*** Source data ***

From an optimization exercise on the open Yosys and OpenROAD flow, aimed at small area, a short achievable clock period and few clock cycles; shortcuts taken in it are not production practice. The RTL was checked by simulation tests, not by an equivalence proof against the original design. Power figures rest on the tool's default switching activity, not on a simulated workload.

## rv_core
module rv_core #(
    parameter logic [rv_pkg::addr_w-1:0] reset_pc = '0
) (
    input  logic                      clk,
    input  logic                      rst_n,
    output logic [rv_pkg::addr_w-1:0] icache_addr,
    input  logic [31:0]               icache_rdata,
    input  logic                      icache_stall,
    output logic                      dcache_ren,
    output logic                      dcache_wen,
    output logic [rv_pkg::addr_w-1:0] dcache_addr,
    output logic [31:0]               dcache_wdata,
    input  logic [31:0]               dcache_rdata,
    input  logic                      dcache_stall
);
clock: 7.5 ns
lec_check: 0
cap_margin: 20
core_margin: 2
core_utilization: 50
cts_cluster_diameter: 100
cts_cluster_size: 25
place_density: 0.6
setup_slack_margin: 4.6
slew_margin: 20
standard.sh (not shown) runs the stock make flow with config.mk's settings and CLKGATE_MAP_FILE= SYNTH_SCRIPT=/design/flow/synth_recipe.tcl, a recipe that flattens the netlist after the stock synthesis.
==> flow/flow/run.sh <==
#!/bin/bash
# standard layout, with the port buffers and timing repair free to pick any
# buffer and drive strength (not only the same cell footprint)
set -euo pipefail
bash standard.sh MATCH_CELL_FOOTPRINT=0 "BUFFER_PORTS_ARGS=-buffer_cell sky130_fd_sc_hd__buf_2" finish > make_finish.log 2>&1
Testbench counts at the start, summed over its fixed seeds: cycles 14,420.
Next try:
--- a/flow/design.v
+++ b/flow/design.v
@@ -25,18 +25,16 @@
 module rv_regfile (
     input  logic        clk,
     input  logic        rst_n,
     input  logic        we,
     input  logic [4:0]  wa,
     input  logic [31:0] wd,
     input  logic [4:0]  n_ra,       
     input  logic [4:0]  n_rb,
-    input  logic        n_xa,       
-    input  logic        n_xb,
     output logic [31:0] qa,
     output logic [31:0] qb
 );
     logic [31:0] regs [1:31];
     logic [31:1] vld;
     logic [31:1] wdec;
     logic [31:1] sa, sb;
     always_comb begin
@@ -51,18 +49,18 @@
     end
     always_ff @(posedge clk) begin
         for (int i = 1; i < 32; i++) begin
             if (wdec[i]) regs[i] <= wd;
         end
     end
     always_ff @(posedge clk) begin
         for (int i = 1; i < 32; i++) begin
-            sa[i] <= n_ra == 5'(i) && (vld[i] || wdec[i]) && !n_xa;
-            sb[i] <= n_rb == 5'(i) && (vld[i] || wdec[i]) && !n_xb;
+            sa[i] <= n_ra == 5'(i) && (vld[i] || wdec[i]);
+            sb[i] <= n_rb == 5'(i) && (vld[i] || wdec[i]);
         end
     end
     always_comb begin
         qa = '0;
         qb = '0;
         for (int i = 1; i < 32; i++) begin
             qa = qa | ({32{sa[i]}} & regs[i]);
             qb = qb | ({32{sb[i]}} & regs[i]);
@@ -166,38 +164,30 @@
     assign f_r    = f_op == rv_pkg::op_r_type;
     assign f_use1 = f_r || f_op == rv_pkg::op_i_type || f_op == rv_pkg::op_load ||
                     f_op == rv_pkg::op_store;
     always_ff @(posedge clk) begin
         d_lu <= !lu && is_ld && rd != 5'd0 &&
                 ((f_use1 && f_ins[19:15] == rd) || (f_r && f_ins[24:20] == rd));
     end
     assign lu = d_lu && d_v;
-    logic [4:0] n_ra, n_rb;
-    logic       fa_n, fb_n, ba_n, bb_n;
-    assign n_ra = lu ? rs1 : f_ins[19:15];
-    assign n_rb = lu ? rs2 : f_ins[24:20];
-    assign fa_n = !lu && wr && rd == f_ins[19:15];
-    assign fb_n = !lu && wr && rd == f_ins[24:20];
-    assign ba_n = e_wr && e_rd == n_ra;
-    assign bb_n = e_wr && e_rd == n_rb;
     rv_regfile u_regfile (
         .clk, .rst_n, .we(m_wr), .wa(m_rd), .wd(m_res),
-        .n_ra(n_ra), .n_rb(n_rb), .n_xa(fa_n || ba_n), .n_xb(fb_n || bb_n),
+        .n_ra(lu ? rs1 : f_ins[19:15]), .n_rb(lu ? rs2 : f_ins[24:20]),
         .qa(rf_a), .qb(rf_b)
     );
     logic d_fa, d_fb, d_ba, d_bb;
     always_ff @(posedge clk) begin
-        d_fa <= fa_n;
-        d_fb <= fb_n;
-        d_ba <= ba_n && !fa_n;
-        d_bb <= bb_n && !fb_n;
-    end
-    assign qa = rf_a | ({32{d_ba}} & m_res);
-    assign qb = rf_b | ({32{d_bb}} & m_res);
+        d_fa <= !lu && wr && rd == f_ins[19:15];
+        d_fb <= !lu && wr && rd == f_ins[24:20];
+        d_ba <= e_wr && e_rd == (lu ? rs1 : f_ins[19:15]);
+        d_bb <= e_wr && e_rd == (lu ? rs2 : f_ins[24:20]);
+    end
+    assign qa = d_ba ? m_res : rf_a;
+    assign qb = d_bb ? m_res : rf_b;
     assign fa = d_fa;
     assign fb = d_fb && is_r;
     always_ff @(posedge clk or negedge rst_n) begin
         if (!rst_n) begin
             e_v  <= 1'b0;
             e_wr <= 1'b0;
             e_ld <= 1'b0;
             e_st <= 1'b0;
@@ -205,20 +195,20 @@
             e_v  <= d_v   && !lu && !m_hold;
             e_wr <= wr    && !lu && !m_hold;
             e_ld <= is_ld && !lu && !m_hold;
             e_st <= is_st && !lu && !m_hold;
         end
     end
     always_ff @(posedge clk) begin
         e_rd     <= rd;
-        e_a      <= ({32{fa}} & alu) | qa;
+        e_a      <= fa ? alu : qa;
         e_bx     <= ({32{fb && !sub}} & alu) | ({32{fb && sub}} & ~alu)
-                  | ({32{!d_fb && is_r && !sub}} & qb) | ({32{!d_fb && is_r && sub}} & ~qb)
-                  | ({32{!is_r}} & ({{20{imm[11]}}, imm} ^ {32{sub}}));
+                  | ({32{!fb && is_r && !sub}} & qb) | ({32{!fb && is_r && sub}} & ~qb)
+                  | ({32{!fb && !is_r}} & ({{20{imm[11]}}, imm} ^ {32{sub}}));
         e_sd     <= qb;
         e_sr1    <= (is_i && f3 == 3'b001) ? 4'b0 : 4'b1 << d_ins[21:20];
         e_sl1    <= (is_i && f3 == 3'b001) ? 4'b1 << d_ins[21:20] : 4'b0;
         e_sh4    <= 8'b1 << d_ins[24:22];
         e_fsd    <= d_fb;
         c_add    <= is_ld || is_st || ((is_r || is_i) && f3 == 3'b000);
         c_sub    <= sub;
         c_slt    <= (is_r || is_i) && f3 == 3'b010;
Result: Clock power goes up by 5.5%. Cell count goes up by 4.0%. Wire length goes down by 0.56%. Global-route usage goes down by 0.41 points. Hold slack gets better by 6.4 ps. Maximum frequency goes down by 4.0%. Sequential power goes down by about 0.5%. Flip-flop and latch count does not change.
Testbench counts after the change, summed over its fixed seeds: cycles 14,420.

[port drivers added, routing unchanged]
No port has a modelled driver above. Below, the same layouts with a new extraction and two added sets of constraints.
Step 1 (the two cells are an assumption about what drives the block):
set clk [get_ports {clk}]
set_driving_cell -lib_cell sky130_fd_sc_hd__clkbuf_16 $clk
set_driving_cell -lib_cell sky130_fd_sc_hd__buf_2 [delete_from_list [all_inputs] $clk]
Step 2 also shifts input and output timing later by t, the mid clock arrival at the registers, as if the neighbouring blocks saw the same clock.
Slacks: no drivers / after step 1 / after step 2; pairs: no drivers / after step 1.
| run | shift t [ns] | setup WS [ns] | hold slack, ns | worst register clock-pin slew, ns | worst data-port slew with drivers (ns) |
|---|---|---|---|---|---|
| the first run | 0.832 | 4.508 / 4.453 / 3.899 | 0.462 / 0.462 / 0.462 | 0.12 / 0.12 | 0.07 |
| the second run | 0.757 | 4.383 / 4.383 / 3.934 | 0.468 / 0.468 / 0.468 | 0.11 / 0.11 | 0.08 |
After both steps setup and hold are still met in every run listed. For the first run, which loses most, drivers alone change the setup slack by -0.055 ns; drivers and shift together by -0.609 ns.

***

■ Exercise description ■
Your task is to transcribe, with no changes, only the lines of the listing above that lie between the line holding "parameter logic [rv_pkg::addr_w-1:0]" and the line holding "bash standard.sh MATCH_CELL_FOOTPRINT=0", inclusive.

■ Result ■
    parameter logic [rv_pkg::addr_w-1:0] reset_pc = '0
) (
    input  logic                      clk,
    input  logic                      rst_n,
    output logic [rv_pkg::addr_w-1:0] icache_addr,
    input  logic [31:0]               icache_rdata,
    input  logic                      icache_stall,
    output logic                      dcache_ren,
    output logic                      dcache_wen,
    output logic [rv_pkg::addr_w-1:0] dcache_addr,
    output logic [31:0]               dcache_wdata,
    input  logic [31:0]               dcache_rdata,
    input  logic                      dcache_stall
);
clock: 7.5 ns
lec_check: 0
cap_margin: 20
core_margin: 2
core_utilization: 50
cts_cluster_diameter: 100
cts_cluster_size: 25
place_density: 0.6
setup_slack_margin: 4.6
slew_margin: 20
standard.sh (not shown) runs the stock make flow with config.mk's settings and CLKGATE_MAP_FILE= SYNTH_SCRIPT=/design/flow/synth_recipe.tcl, a recipe that flattens the netlist after the stock synthesis.
==> flow/flow/run.sh <==
#!/bin/bash
# standard layout, with the port buffers and timing repair free to pick any
# buffer and drive strength (not only the same cell footprint)
set -euo pipefail
bash standard.sh MATCH_CELL_FOOTPRINT=0 "BUFFER_PORTS_ARGS=-buffer_cell sky130_fd_sc_hd__buf_2" finish > make_finish.log 2>&1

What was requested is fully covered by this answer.